(Records from a data source)

........

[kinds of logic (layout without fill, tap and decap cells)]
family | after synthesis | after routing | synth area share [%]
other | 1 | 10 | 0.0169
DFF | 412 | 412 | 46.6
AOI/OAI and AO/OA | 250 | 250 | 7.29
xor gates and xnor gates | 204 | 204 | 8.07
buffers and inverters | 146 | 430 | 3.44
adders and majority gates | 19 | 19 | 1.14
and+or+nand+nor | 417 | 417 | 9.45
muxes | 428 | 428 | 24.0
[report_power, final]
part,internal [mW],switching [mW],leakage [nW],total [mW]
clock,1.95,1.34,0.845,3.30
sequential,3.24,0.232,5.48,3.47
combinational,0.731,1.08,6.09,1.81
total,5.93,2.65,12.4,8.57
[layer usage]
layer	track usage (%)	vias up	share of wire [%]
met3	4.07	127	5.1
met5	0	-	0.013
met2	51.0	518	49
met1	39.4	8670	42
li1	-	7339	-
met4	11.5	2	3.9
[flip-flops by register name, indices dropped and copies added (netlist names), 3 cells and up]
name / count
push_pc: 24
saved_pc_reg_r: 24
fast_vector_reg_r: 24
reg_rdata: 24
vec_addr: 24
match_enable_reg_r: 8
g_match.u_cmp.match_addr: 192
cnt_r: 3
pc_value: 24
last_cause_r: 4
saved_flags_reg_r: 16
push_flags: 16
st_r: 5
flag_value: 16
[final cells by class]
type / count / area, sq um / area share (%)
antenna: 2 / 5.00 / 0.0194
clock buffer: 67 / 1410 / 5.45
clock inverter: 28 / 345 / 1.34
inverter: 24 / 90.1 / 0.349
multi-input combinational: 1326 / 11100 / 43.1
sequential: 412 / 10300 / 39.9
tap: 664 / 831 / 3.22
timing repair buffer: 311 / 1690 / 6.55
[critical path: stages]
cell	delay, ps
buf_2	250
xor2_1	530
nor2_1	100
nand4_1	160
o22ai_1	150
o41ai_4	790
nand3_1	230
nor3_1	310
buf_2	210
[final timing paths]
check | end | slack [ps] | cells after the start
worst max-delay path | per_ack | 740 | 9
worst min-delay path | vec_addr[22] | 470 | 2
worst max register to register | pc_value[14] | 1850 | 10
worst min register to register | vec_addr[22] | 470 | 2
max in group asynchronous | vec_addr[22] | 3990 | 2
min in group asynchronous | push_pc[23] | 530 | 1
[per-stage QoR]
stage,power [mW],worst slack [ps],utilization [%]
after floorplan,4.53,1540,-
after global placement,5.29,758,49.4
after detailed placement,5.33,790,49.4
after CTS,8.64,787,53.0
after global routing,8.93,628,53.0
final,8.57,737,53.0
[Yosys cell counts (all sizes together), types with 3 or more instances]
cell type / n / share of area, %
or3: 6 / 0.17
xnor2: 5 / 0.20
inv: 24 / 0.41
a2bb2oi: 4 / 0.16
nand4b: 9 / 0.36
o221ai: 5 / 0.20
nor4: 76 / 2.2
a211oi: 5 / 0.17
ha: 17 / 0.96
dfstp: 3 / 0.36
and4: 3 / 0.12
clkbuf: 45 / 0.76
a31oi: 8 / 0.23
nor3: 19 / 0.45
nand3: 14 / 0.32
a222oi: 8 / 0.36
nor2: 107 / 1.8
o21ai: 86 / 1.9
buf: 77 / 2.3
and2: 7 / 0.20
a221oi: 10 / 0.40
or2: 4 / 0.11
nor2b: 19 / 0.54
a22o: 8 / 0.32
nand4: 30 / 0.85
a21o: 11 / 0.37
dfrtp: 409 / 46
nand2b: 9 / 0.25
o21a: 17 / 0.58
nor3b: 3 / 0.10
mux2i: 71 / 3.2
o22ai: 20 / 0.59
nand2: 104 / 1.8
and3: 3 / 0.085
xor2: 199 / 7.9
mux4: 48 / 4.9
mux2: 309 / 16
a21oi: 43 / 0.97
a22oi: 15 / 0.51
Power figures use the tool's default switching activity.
## config.mk

```make
export PLATFORM = sky130hd
export DESIGN_NAME = fsim_top
export DESIGN_NICKNAME = d
export VERILOG_FILES = /design/src/verilog/fsim_pkg.sv /design/src/verilog/fsim_link_if.sv /design/src/verilog/fsim_flag_bank.sv /design/src/verilog/fsim_irq_gate.sv /design/src/verilog/fsim_top.sv
export SDC_FILE = /design/constraint.sdc
export NUM_CORES = 1
export LEC_CHECK = 0
export ABC_AREA = 1
export BUFFER_PORTS_ARGS = -buffer_cell sky130_fd_sc_hd__buf_4
export CORE_MARGIN = 4
export CORE_UTILIZATION = 60
export DETAILED_ROUTE_END_ITERATION = 8
export PLACE_DENSITY_LB_ADDON = 0.2
export SYNTH_ARGS = -nofsm -noshare
export SYNTH_HDL_FRONTEND = slang
export SYNTH_SLANG_ARGS = --single-unit
```

## constraint.sdc

```tcl
create_clock -name i_sys_clk -period 2.9 [get_ports i_sys_clk]
set_clock_uncertainty 0.15 [all_clocks]
set_input_delay 0.58 -clock i_sys_clk [delete_from_list [all_inputs] [get_ports i_sys_clk]]
set_output_delay 0.58 -clock i_sys_clk [all_outputs]
set_load 0.01 [all_outputs]
```
==> src/npcf_pkg.sv <==
`default_nettype none
package npcf_pkg;
  // Credit count width and saturation limit
  localparam int unsigned CNT_W       = 6;
  localparam logic [5:0]  CNT_MAX     = 6'h20;
  localparam logic [5:0]  CNT_RST     = 6'h00;
  // Transmit credit indicator encodings
  localparam logic [1:0]  AV_NONE     = 2'h0;
  localparam logic [1:0]  AV_ONE      = 2'h1;
  localparam logic [1:0]  AV_TWO      = 2'h2;
  localparam logic [1:0]  AV_MANY     = 2'h3;
  // Transmit credit pool width and reset value
  localparam int unsigned POOL_W      = 8;
  localparam logic [7:0]  POOL_RST    = 8'h00;
  localparam logic [7:0]  POOL_MAX    = 8'hff;
  // Indicator lag in cycles
  localparam int unsigned AV_LAG      = 2;
  // Tag reuse guard after a completion, in user clocks
  localparam int unsigned TAG_GUARD   = 5;
  localparam logic [2:0]  TAG_GRD_CNT = 3'h5;
  localparam int unsigned TAG_W       = 8;
  localparam int unsigned DATA_W      = 32;
endpackage : npcf_pkg
`default_nettype wire

==> src/npcf_if.sv <==
`default_nettype none
interface npcf_if;
  logic                            np_delivery_credit_request;
  logic [npcf_pkg::CNT_W-1:0]      np_delivery_credit_level;
  // Completer request stream
  logic                            cq_valid;
  logic                            cq_ready;
  logic                            cq_np;
  logic [npcf_pkg::DATA_W-1:0]     cq_data;
  // Transmit credit indicators
  logic [1:0]                      tx_np_header_credit_avail;
  logic [1:0]                      tx_np_payload_credit_avail;
  logic                            rq_np_sent;
  logic                            rq_np_has_payload;
  // Requester completion sideband
  logic                            requester_completion_sideband;
  logic [npcf_pkg::TAG_W-1:0]      rc_tag;

  modport core (
    input  np_delivery_credit_request,
    output np_delivery_credit_level,
    output cq_valid,
    input  cq_ready,
    output cq_np,
    output cq_data,
    output tx_np_header_credit_avail,
    output tx_np_payload_credit_avail,
    input  rq_np_sent,
    input  rq_np_has_payload,
    output requester_completion_sideband,
    output rc_tag
  );
  modport user (
    output np_delivery_credit_request,
    input  np_delivery_credit_level,
    input  cq_valid,
    output cq_ready,
    input  cq_np,
    input  cq_data,
    input  tx_np_header_credit_avail,
    input  tx_np_payload_credit_avail,
    output rq_np_sent,
    output rq_np_has_payload,
    input  requester_completion_sideband,
    input  rc_tag
  );
endinterface : npcf_if
`default_nettype wire

==> src/npcf_core.sv <==
`default_nettype none
module npcf_core (
  input  wire logic                        sys_clk_i,
  input  wire logic                        rst_n_i,
  input  wire logic                        clk_en_i,
  npcf_if.core                             lnk,
  // Packets received from the link
  input  wire logic                        rx_valid_i,
  input  wire logic                        rx_np_i,
  input  wire logic [npcf_pkg::DATA_W-1:0] rx_data_i,
  output logic                             rx_ready_o,
  // Transmit credit returned by the link partner
  input  wire logic                        tx_nph_return_i,
  input  wire logic                        tx_npd_return_i,
  // Completion presented toward the user
  input  wire logic                        cpl_valid_i,
  input  wire logic [npcf_pkg::TAG_W-1:0]  cpl_tag_i
);
  // ==========================================================
  // Non-posted delivery credit
  logic [npcf_pkg::CNT_W-1:0] cnt_ff;
  logic [npcf_pkg::CNT_W-1:0] nxt_cnt;
  logic                       np_give;
  logic                       credit_ok;

  assign credit_ok = (cnt_ff != npcf_pkg::CNT_RST);

  always_comb begin
    nxt_cnt = cnt_ff;
    if (lnk.np_delivery_credit_request && !np_give &&
        cnt_ff != npcf_pkg::CNT_MAX) begin
      nxt_cnt = cnt_ff + 6'h01;
    end else if (np_give && !lnk.np_delivery_credit_request) begin
      nxt_cnt = cnt_ff - 6'h01;
    end
  end

  always_ff @(posedge sys_clk_i) begin
    if (!rst_n_i) begin
      cnt_ff <= npcf_pkg::CNT_RST;
    end else if (clk_en_i) begin
      cnt_ff <= nxt_cnt;
    end
  end

  // ==========================================================
  // Credit level output
  // Level is registered, one cycle after the count
  logic [npcf_pkg::CNT_W-1:0] lvl_ff;

  always_ff @(posedge sys_clk_i) begin
    if (!rst_n_i) begin
      lvl_ff <= npcf_pkg::CNT_RST;
    end else if (clk_en_i) begin
      lvl_ff <= cnt_ff;
    end
  end
  assign lnk.np_delivery_credit_level = lvl_ff;

  // ==========================================================
  // Completer request output register
  logic                        ov_ff;
  logic                        onp_ff;
  logic [npcf_pkg::DATA_W-1:0] od_ff;
  logic                        nxt_ov;
  logic                        nxt_onp;
  logic [npcf_pkg::DATA_W-1:0] nxt_od;
  logic                        slot_free;
  logic                        rx_take;

  assign slot_free  = !ov_ff || lnk.cq_ready;
  // Posted packets never wait on credit
  assign rx_ready_o = slot_free && (!rx_np_i || credit_ok);
  assign rx_take    = rx_valid_i && rx_ready_o;
  assign np_give    = rx_take && rx_np_i;

  always_comb begin
    nxt_ov  = ov_ff;
    nxt_onp = onp_ff;
    nxt_od  = od_ff;
    if (slot_free) begin
      nxt_ov = rx_take;
      if (rx_take) begin
        nxt_onp = rx_np_i;
        nxt_od  = rx_data_i;
      end
    end
  end

  always_ff @(posedge sys_clk_i) begin
    if (!rst_n_i) begin
      ov_ff  <= 1'b0;
      onp_ff <= 1'b0;
      od_ff  <= '0;
    end else if (clk_en_i) begin
      ov_ff  <= nxt_ov;
      onp_ff <= nxt_onp;
      od_ff  <= nxt_od;
    end
  end
  assign lnk.cq_valid = ov_ff;
  assign lnk.cq_np    = onp_ff;
  assign lnk.cq_data  = od_ff;

  // ==========================================================
  // Transmit credit pools and indicators
  logic [npcf_pkg::POOL_W-1:0] nph_ff;
  logic [npcf_pkg::POOL_W-1:0] npd_ff;
  logic [npcf_pkg::POOL_W-1:0] nxt_nph;
  logic [npcf_pkg::POOL_W-1:0] nxt_npd;
  logic [1:0]                  hav_ff;
  logic [1:0]                  dav_ff;
  logic [1:0]                  hav_d_ff;
  logic [1:0]                  dav_d_ff;

  // ==========================================================
  // Pool helpers: two-bit code and saturating update
  function automatic logic [1:0] npcf_enc(
    input logic [npcf_pkg::POOL_W-1:0] v
  );
    if (v == 8'h00) begin
      npcf_enc = npcf_pkg::AV_NONE;
    end else if (v == 8'h01) begin
      npcf_enc = npcf_pkg::AV_ONE;
    end else if (v == 8'h02) begin
      npcf_enc = npcf_pkg::AV_TWO;
    end else begin
      npcf_enc = npcf_pkg::AV_MANY;
    end
  endfunction : npcf_enc

  function automatic logic [npcf_pkg::POOL_W-1:0] npcf_upd(
    input logic [npcf_pkg::POOL_W-1:0] v,
    input logic                        add,
    input logic                        sub
  );
    npcf_upd = v;
    if (add && !sub && v != npcf_pkg::POOL_MAX) begin
      npcf_upd = v + 8'h01;
    end else if (sub && !add && v != npcf_pkg::POOL_RST) begin
      npcf_upd = v - 8'h01;
    end
  endfunction : npcf_upd

  always_comb begin
    nxt_nph = npcf_upd(nph_ff, tx_nph_return_i, lnk.rq_np_sent);
    nxt_npd = npcf_upd(npd_ff, tx_npd_return_i,
                       lnk.rq_np_sent && lnk.rq_np_has_payload);
  end

  always_ff @(posedge sys_clk_i) begin
    if (!rst_n_i) begin
      nph_ff   <= npcf_pkg::POOL_RST;
      npd_ff   <= npcf_pkg::POOL_RST;
      hav_ff   <= npcf_pkg::AV_NONE;
      dav_ff   <= npcf_pkg::AV_NONE;
      hav_d_ff <= npcf_pkg::AV_NONE;
      dav_d_ff <= npcf_pkg::AV_NONE;
    end else if (clk_en_i) begin
      nph_ff   <= nxt_nph;
      npd_ff   <= nxt_npd;
      // Two-stage pipe: recent use may be missing
      hav_ff   <= npcf_enc(nph_ff);
      dav_ff   <= npcf_enc(npd_ff);
      hav_d_ff <= hav_ff;
      dav_d_ff <= dav_ff;
    end
  end
  // Indicators trail the pools by two edges
  assign lnk.tx_np_header_credit_avail  = hav_d_ff;
  assign lnk.tx_np_payload_credit_avail = dav_d_ff;

  // ==========================================================
  // Completion sideband
  logic                       cv_ff;
  logic [npcf_pkg::TAG_W-1:0] ct_ff;

  always_ff @(posedge sys_clk_i) begin
    if (!rst_n_i) begin
      cv_ff <= 1'b0;
      ct_ff <= '0;
    end else if (clk_en_i) begin
      cv_ff <= cpl_valid_i;
      ct_ff <= cpl_valid_i ? cpl_tag_i : ct_ff;
    end
  end
  assign lnk.requester_completion_sideband = cv_ff;
  assign lnk.rc_tag                        = ct_ff;
endmodule : npcf_core
`default_nettype wire

==> src/flat_wrapper.sv <==
// flat-port wrapper written by rule: the top's interface ports become plain ports
module npcf_core_flat 
  (sys_clk_i, rst_n_i, clk_en_i, rx_valid_i, rx_np_i, rx_data_i, rx_ready_o, tx_nph_return_i, tx_npd_return_i, cpl_valid_i, cpl_tag_i, lnk_np_delivery_credit_request, lnk_np_delivery_credit_level, lnk_cq_valid, lnk_cq_ready, lnk_cq_np, lnk_cq_data, lnk_tx_np_header_credit_avail, lnk_tx_np_payload_credit_avail, lnk_rq_np_sent, lnk_rq_np_has_payload, lnk_requester_completion_sideband, lnk_rc_tag);
  npcf_if lnk_i ();
  input  wire logic sys_clk_i;
  input  wire logic rst_n_i;
  input  wire logic clk_en_i;
  input  wire logic rx_valid_i;
  input  wire logic rx_np_i;
  input  wire logic [npcf_pkg::DATA_W-1:0] rx_data_i;
  output logic rx_ready_o;
  input  wire logic tx_nph_return_i;
  input  wire logic tx_npd_return_i;
  input  wire logic cpl_valid_i;
  input  wire logic [npcf_pkg::TAG_W-1:0] cpl_tag_i;
  input wire logic [$bits(lnk_i.np_delivery_credit_request)-1:0] lnk_np_delivery_credit_request;
  output wire logic [$bits(lnk_i.np_delivery_credit_level)-1:0] lnk_np_delivery_credit_level;
  output wire logic [$bits(lnk_i.cq_valid)-1:0] lnk_cq_valid;
  input wire logic [$bits(lnk_i.cq_ready)-1:0] lnk_cq_ready;
  output wire logic [$bits(lnk_i.cq_np)-1:0] lnk_cq_np;
  output wire logic [$bits(lnk_i.cq_data)-1:0] lnk_cq_data;
  output wire logic [$bits(lnk_i.tx_np_header_credit_avail)-1:0] lnk_tx_np_header_credit_avail;
  output wire logic [$bits(lnk_i.tx_np_payload_credit_avail)-1:0] lnk_tx_np_payload_credit_avail;
  input wire logic [$bits(lnk_i.rq_np_sent)-1:0] lnk_rq_np_sent;
  input wire logic [$bits(lnk_i.rq_np_has_payload)-1:0] lnk_rq_np_has_payload;
  output wire logic [$bits(lnk_i.requester_completion_sideband)-1:0] lnk_requester_completion_sideband;
  output wire logic [$bits(lnk_i.rc_tag)-1:0] lnk_rc_tag;
  assign lnk_i.np_delivery_credit_request = lnk_np_delivery_credit_request;
  assign lnk_np_delivery_credit_level = lnk_i.np_delivery_credit_level;
  assign lnk_cq_valid = lnk_i.cq_valid;
  assign lnk_i.cq_ready = lnk_cq_ready;
  assign lnk_cq_np = lnk_i.cq_np;
  assign lnk_cq_data = lnk_i.cq_data;
  assign lnk_tx_np_header_credit_avail = lnk_i.tx_np_header_credit_avail;
  assign lnk_tx_np_payload_credit_avail = lnk_i.tx_np_payload_credit_avail;
  assign lnk_i.rq_np_sent = lnk_rq_np_sent;
  assign lnk_i.rq_np_has_payload = lnk_rq_np_has_payload;
  assign lnk_requester_completion_sideband = lnk_i.requester_completion_sideband;
  assign lnk_rc_tag = lnk_i.rc_tag;
  npcf_core u_core (.sys_clk_i(sys_clk_i), .rst_n_i(rst_n_i), .clk_en_i(clk_en_i), .lnk(lnk_i), .rx_valid_i(rx_valid_i), .rx_np_i(rx_np_i), .rx_data_i(rx_data_i), .rx_ready_o(rx_ready_o), .tx_nph_return_i(tx_nph_return_i), .tx_npd_return_i(tx_npd_return_i), .cpl_valid_i(cpl_valid_i), .cpl_tag_i(cpl_tag_i));
endmodule
==> config.mk <==
export PLATFORM = sky130hd
export DESIGN_NAME = npcf_core_flat
export DESIGN_NICKNAME = d
export VERILOG_FILES = /design/src/npcf_pkg.sv /design/src/npcf_if.sv /design/src/npcf_core.sv /design/src/flat_wrapper.sv
export SDC_FILE = /design/constraint.sdc
export NUM_CORES = 1
export LEC_CHECK = 0
export ABC_AREA = 0
export BUFFER_PORTS_ARGS = -buffer_cell sky130_fd_sc_hd__buf_2
export CAP_MARGIN = 20
export CORE_MARGIN = 3
export CORE_UTILIZATION = 45
export CTS_CLUSTER_DIAMETER = 80
export DETAILED_ROUTE_END_ITERATION = 10
export PLACE_DENSITY = 0.75
export SETUP_SLACK_MARGIN = 0.4
export SYNTH_ARGS = -nofsm -noshare
export SYNTH_HDL_FRONTEND = slang
export SYNTH_SLANG_ARGS = --single-unit
==> constraint.sdc <==
create_clock -name sys_clk_i -period 2.7 [get_ports sys_clk_i]
set_input_delay 0.135 -clock sys_clk_i [delete_from_list [all_inputs] [get_ports sys_clk_i]]
set_output_delay 0.135 -clock sys_clk_i [all_outputs]
set_load 0.02 [all_outputs]
==> out/results.tsv, run 1 <==
stage	metric	value	unit
status	status	completed	
power_and_ir_drop	power per cell area	851.7	nW/um^2
timing	Max Slew Vio Count	0	
timing	maximum clock rate	0.3828	GHz
run	max_cap viols	0	
drt	via count	3358	
timing	RSZ-0062 raised after global routing	yes	
timing	final worst slack	87.44	ps
drt	drt initial violations	48	
global_routing	global-route wire length before repair	14610	um
yosys	Post-Syn Area	3795	sq um
final_layout	commonest non-fill, non-tap cells in the layout	buf_2, nand2_1, dfxtp_1, a21boi_0, mux2i_1	
die	full die area	9571	sq um
placement	Post-DP Area	4451	sq um
timing	Tmin final	2613	ps
final_layout	fin cells	652	
setup_path	CP required	2990	ps
final_layout	final instance area	4825	sq um
placement	IO Port Bufs	105	
yosys	sequential area share after synthesis	41.67	%
drt	number of remaining DRC errors	0	
yosys	ys async rst share	0	%
die	chip height	97.83	um
yosys	#FFs+latches synth	79	
clock_network	Root Driver	clkbuf_8	
final_layout	commonest non-fill, non-tap cell in the layout	buf_2	
die	core area	7968	sq um
die	Starting Density	47.63	%
clock_network	total CTS buffers	9	
yosys	ys flop type	dfxtp_1	
power_and_ir_drop	Peak VDD IR	310.6	uV
setup_path	Setup crit end kind	register	
timing	Period Utilization, post-route	96.76	%
final_layout	layout cells sized above 1	30.18	%
global_routing	Overflow after GRT	0	
die	chip width	97.83	um
drt	Pre-Repair DR Iteration Count	4	
yosys	Syn. warnings	0	
final_layout	ANT cells	0	
drt	vias per cell	5.150	
setup_path	crit-path max FO	5	
yosys	syn avg cell area	8.846	sq um
timing	Hold WS	18.80	ps
yosys	count of different cell masters after synthesis	50	
final_layout	# nets final	610	
setup_path	worst endpoint data arrival time	2900	ps
clock_network	clock-pin slew on the worst setup and hold paths	100	ps
final_layout	Syn-to-layout area delta	27.13	%
drt	Wirelength per Cell	13.22	um
global_routing	pin count of the biggest net entering global routing	43	
timing	Final TNS setup	0	ps
placement	Place WS	-22.95	ps
worst_hold_path	worst hold path class	in2reg	
die	Cell Rows	32	
clock_network	CTS tree	yes	
global_routing	initial antenna violation count	0	
placement	post-placement cell count	621	
power_and_ir_drop	Tot Pwr	4.109	mW
setup_path	CP Class	reg2reg	
placement	RePlAce Congestion	0.8066	
drt	Routed WL	8620	um
timing	final clock skew	14.35	ps
drt	Post-DRT Antenna Nets	0	
final_layout	final core occ	60.55	%
die	# IOs	106	
global_routing	number of global-route vias before repair	3238	
timing	Final setup viols	0	
clock_network	Clk Latency, worst-skew pair	360	ps
yosys	Post-synth EDFFs	0	
timing	Final Hold Vio Count	0	
global_routing	All-Layer GR Usage	18.03	%
yosys	Syn Inst Count	429	
clock_network	htree depth	3	
clock_network	CTS max path bufs	2	
placement	Post-DP HPWL	5965	um
setup_path	startpoint types	register	
timing	Max-slew headroom	59.06	%
power_and_ir_drop	static leakage	2.128	nW
clock_network	TritonCTS Sinks	79	
timing	Tightest Pin Transition	614.1	ps
yosys	Mapped Nets	494	
state kept, by name, indices dropped and copies added (netlist names), 2 cells and up:
signal                                 flops
u_core.nph_ff                              8
u_core.lnk.tx_np_header_credit_avail       2
u_core.lnk.tx_np_payload_credit_avail      2
u_core.lnk.rc_tag                          8
u_core.hav_ff                              2
u_core.dav_ff                              2
u_core.lnk.cq_data                        32
u_core.cnt_ff                              6
u_core.npd_ff                              8
u_core.lnk.np_delivery_credit_level        6
Yosys cell counts, drive strengths merged, types with 2 or more instances:
library cell / n / area [sq um]
nor2b: 16 / 100.1
and3: 2 / 12.51
nand3: 14 / 70.07
o221a: 2 / 22.52
nor3: 7 / 35.03
a31oi: 7 / 43.79
inv: 8 / 30.03
nor4: 2 / 12.51
xnor2: 6 / 52.55
buf: 10 / 62.56
ha: 12 / 150.1
a21oi: 18 / 101.4
or3: 4 / 25.02
nor2: 9 / 41.29
nand2: 88 / 330.3
and2: 12 / 75.07
a211oi: 3 / 22.52
nand4: 3 / 18.77
a21o: 2 / 15.01
dfxtp: 79 / 1582
xor2: 9 / 78.83
o21ai: 13 / 65.06
mux2i: 18 / 180.2
or4: 4 / 37.53
clkbuf: 13 / 48.80
nand3b: 2 / 27.53
a21boi: 49 / 367.8
metal layers:
layer / part of all wire [%] / track usage, % / vias to the layer above
li1: - / - / 1710
met1: 46 / 22.88 / 1537
met2: 47 / 29.21 / 95
met3: 6.1 / 4.857 / 16
met4: 1.7 / 7.029 / 0
met5: 0 / 0 / -
layout make-up:
type	count	area, sq um
Clock inverter	7	85.08
Multi-Input combinational cell	319	2138
Sequential cell	79	1587
Timing Repair Buffer	128	733.2
Tap cell	102	127.6
Clock buffer	9	123.9
Inverter	8	30.03
Fill cell	716	3143
power by group:
group / switching (mW) / internal, mW / total (mW)
combinational: 0.846 / 0.857 / 1.70
clock: 0.480 / 0.449 / 0.929
sequential: 0.144 / 1.33 / 1.48
timing repair:
item | 4_1_cts | 5_1_grt
setup buffers | 6 | 3
pin swaps | 8 | 5
hold buffers | 6 | 0
endpoints found under the setup margin | 4 | 9
gates resized for setup | 3 | 8
hold endpoints to repair | 6 | 0
kinds of logic after synthesis:
kind of cell,synth area share (%)
and+or+nand+nor,21.96
buffers and inverters,3.726
DFF,41.67
AOI/OAI and AO/OA,19.95
muxes,4.748
xor gates and xnor gates,3.462
adders and majority gates,4.484
worst max-delay path: stages (launching register included):
cell	delay [ps]
dfxtp_2	330
or4_4	550
nor2_4	120
mux2i_2	260
inv_2	130
ha_4	240
a211oi_2	170
o21bai_1	80
a21oi_1	160
xnor2_1	90
or3_1	310
a21boi_1	120
final timing paths:
kind,slack [ps],cells past startpoint,start,end
worst min-delay path,20,3,rx_data_i[20],u_core.lnk.cq_data[20]$_SDFFE_PN0P_
worst max-delay path,90,11,u_core.cnt_ff[2]$_SDFFE_PN0P_,u_core.cnt_ff[5]$_SDFFE_PN0P_
worst max register to register,90,11,u_core.cnt_ff[2]$_SDFFE_PN0P_,u_core.cnt_ff[5]$_SDFFE_PN0P_
worst min register to register,460,2,u_core.lnk.cq_data[0]$_SDFFE_PN0P_,u_core.lnk.cq_data[0]$_SDFFE_PN0P_
Power figures use the tool's default switching activity.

........

• Required work
Pull each line containing "asynchronous" from the records.

• Task response
max in group asynchronous | vec_addr[22] | 3990 | 2
min in group asynchronous | push_pc[23] | 530 | 1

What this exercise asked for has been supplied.